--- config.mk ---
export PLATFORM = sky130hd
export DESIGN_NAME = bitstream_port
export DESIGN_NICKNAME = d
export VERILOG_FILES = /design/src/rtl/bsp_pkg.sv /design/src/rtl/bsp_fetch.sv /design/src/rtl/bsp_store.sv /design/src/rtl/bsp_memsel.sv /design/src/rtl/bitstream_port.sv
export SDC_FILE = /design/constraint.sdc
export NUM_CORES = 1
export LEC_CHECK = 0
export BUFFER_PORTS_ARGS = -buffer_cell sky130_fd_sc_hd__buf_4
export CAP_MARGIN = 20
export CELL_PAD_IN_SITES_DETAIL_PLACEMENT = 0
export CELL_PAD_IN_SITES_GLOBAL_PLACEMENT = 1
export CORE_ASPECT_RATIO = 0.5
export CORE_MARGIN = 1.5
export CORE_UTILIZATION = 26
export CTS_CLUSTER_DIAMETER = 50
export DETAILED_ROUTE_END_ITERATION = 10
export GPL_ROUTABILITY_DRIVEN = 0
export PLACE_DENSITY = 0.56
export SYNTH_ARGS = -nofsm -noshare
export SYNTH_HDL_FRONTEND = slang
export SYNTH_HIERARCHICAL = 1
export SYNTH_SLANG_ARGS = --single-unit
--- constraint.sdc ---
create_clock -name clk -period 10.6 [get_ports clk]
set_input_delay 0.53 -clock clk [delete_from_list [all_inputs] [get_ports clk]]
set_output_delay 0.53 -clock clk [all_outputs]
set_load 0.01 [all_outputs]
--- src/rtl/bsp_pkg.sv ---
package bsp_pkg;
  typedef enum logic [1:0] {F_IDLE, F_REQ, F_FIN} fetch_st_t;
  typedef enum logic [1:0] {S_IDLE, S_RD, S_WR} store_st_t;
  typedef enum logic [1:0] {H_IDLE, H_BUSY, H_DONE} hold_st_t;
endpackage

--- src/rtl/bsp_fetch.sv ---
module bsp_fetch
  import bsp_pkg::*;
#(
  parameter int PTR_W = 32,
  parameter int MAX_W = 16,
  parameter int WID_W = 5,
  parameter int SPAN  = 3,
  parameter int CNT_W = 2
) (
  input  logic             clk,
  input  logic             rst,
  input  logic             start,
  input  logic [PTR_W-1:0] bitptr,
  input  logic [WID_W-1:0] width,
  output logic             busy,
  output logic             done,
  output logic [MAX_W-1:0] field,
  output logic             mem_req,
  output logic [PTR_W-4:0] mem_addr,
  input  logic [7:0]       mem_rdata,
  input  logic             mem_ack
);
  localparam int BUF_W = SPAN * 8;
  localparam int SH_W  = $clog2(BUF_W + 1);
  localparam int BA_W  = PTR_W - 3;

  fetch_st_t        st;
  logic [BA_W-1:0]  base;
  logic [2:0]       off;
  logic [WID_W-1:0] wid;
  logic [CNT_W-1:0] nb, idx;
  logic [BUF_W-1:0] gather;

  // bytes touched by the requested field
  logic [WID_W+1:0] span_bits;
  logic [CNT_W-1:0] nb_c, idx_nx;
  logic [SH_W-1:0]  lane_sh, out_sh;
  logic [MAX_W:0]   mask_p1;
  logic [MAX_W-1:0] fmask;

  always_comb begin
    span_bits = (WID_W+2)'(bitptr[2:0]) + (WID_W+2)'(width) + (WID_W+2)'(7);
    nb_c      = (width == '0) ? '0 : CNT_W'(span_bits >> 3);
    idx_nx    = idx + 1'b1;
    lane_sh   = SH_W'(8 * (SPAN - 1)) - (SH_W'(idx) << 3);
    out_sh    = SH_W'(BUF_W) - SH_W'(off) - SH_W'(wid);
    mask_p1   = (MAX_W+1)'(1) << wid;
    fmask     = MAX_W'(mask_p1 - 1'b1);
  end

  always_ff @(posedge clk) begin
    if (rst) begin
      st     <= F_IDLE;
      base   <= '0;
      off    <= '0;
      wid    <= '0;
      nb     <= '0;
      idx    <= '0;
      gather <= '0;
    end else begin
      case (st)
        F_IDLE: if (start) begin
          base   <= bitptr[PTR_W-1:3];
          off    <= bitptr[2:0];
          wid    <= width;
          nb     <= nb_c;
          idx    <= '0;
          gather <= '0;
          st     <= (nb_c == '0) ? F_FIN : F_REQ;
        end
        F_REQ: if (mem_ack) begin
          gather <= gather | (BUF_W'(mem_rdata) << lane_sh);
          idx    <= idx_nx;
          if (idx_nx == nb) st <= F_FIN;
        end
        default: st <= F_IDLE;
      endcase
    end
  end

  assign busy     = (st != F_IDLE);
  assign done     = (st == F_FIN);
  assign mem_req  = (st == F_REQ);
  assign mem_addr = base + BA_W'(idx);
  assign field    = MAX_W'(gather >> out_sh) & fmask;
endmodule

• • • •

Exactness is what counts here: write out every record again.

--- config.mk ---
export PLATFORM = sky130hd
export DESIGN_NAME = bitstream_port
export DESIGN_NICKNAME = d
export VERILOG_FILES = /design/src/rtl/bsp_pkg.sv /design/src/rtl/bsp_fetch.sv /design/src/rtl/bsp_store.sv /design/src/rtl/bsp_memsel.sv /design/src/rtl/bitstream_port.sv
export SDC_FILE = /design/constraint.sdc
export NUM_CORES = 1
export LEC_CHECK = 0
export BUFFER_PORTS_ARGS = -buffer_cell sky130_fd_sc_hd__buf_4
export CAP_MARGIN = 20
export CELL_PAD_IN_SITES_DETAIL_PLACEMENT = 0
export CELL_PAD_IN_SITES_GLOBAL_PLACEMENT = 1
export CORE_ASPECT_RATIO = 0.5
export CORE_MARGIN = 1.5
export CORE_UTILIZATION = 26
export CTS_CLUSTER_DIAMETER = 50
export DETAILED_ROUTE_END_ITERATION = 10
export GPL_ROUTABILITY_DRIVEN = 0
export PLACE_DENSITY = 0.56
export SYNTH_ARGS = -nofsm -noshare
export SYNTH_HDL_FRONTEND = slang
export SYNTH_HIERARCHICAL = 1
export SYNTH_SLANG_ARGS = --single-unit
--- constraint.sdc ---
create_clock -name clk -period 10.6 [get_ports clk]
set_input_delay 0.53 -clock clk [delete_from_list [all_inputs] [get_ports clk]]
set_output_delay 0.53 -clock clk [all_outputs]
set_load 0.01 [all_outputs]
--- src/rtl/bsp_pkg.sv ---
package bsp_pkg;
  typedef enum logic [1:0] {F_IDLE, F_REQ, F_FIN} fetch_st_t;
  typedef enum logic [1:0] {S_IDLE, S_RD, S_WR} store_st_t;
  typedef enum logic [1:0] {H_IDLE, H_BUSY, H_DONE} hold_st_t;
endpackage

--- src/rtl/bsp_fetch.sv ---
module bsp_fetch
  import bsp_pkg::*;
#(
  parameter int PTR_W = 32,
  parameter int MAX_W = 16,
  parameter int WID_W = 5,
  parameter int SPAN  = 3,
  parameter int CNT_W = 2
) (
  input  logic             clk,
  input  logic             rst,
  input  logic             start,
  input  logic [PTR_W-1:0] bitptr,
  input  logic [WID_W-1:0] width,
  output logic             busy,
  output logic             done,
  output logic [MAX_W-1:0] field,
  output logic             mem_req,
  output logic [PTR_W-4:0] mem_addr,
  input  logic [7:0]       mem_rdata,
  input  logic             mem_ack
);
  localparam int BUF_W = SPAN * 8;
  localparam int SH_W  = $clog2(BUF_W + 1);
  localparam int BA_W  = PTR_W - 3;

  fetch_st_t        st;
  logic [BA_W-1:0]  base;
  logic [2:0]       off;
  logic [WID_W-1:0] wid;
  logic [CNT_W-1:0] nb, idx;
  logic [BUF_W-1:0] gather;

  // bytes touched by the requested field
  logic [WID_W+1:0] span_bits;
  logic [CNT_W-1:0] nb_c, idx_nx;
  logic [SH_W-1:0]  lane_sh, out_sh;
  logic [MAX_W:0]   mask_p1;
  logic [MAX_W-1:0] fmask;

  always_comb begin
    span_bits = (WID_W+2)'(bitptr[2:0]) + (WID_W+2)'(width) + (WID_W+2)'(7);
    nb_c      = (width == '0) ? '0 : CNT_W'(span_bits >> 3);
    idx_nx    = idx + 1'b1;
    lane_sh   = SH_W'(8 * (SPAN - 1)) - (SH_W'(idx) << 3);
    out_sh    = SH_W'(BUF_W) - SH_W'(off) - SH_W'(wid);
    mask_p1   = (MAX_W+1)'(1) << wid;
    fmask     = MAX_W'(mask_p1 - 1'b1);
  end

  always_ff @(posedge clk) begin
    if (rst) begin
      st     <= F_IDLE;
      base   <= '0;
      off    <= '0;
      wid    <= '0;
      nb     <= '0;
      idx    <= '0;
      gather <= '0;
    end else begin
      case (st)
        F_IDLE: if (start) begin
          base   <= bitptr[PTR_W-1:3];
          off    <= bitptr[2:0];
          wid    <= width;
          nb     <= nb_c;
          idx    <= '0;
          gather <= '0;
          st     <= (nb_c == '0) ? F_FIN : F_REQ;
        end
        F_REQ: if (mem_ack) begin
          gather <= gather | (BUF_W'(mem_rdata) << lane_sh);
          idx    <= idx_nx;
          if (idx_nx == nb) st <= F_FIN;
        end
        default: st <= F_IDLE;
      endcase
    end
  end

  assign busy     = (st != F_IDLE);
  assign done     = (st == F_FIN);
  assign mem_req  = (st == F_REQ);
  assign mem_addr = base + BA_W'(idx);
  assign field    = MAX_W'(gather >> out_sh) & fmask;
endmodule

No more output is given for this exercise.